# Suspected hernia after miscarriage at 6 weeks?



## emzyjk (Dec 28, 2014)

Hi, sadly I miscarried a week or so ago just before my 7 week scan and our fears were confirmed at the scan. It has been a really difficult time but we are determined to try again with FET. 

A week ago I discovered a pea sized lump in my lower abdomen / womb area. I mentioned this to Bourne Hall but they carefully checked at the scan and could not see anything in my womb or ovaries. 

I put quite a bit of weight in a short space of time (from the drugs and also over-eating and lack of exercise as I was put on bed rest for 6 days due to bleeding) and I believe that the lump may be a hernia which I understand can be caused by pregnancy and weight gain. 

I have made an appointment to see my GP but needless to say with the NHS this is a 2 week wait.
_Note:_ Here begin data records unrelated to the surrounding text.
[config.mk]
export PLATFORM = sky130hd
export DESIGN_NAME = dct_timer
export DESIGN_NICKNAME = d
export VERILOG_FILES = /design/src/core/dct_sync.v /design/src/core/dct_prescale.v /design/src/core/dct_timer.v
export VERILOG_INCLUDE_DIRS = /design/src /design/src/core
export SDC_FILE = /design/constraint.sdc
export NUM_CORES = 1
export LEC_CHECK = 0
export BUFFER_PORTS_ARGS = -buffer_cell sky130_fd_sc_hd__buf_4
export CORE_UTILIZATION = 45
export CTS_BUF_LIST = sky130_fd_sc_hd__clkbuf_4 sky130_fd_sc_hd__clkbuf_8
export CTS_CLUSTER_SIZE = 24
export DETAILED_ROUTE_END_ITERATION = 8
export PLACE_DENSITY = 0.65
export SLEW_MARGIN = 20
export SYNTH_ARGS = -nofsm -noshare
export SYNTH_HDL_FRONTEND = slang
export SYNTH_SLANG_ARGS = --single-unit
[constraint.sdc]
create_clock -name ref_clk -period 3.2 [get_ports ref_clk]
set_input_delay 0.32 -clock ref_clk [delete_from_list [all_inputs] [get_ports ref_clk]]
set_output_delay 0.32 -clock ref_clk [all_outputs]
set_load 0.05 [all_outputs]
My clinic also advised  me to get checked with the early pregnancy unit but my Doctors surgery say I have to wait to see my GP who would refer me if he believes it is necessary.   

I wondered if anyone else has experienced similar. I was hoping it would simply go away but it is still there now and is making me feel a little queasy. Also I don't know whether this will need to be dealt / removed before commencing the next treatment cycle?

Would be grateful for any advice please.

Kind Regards, 

Emz


----------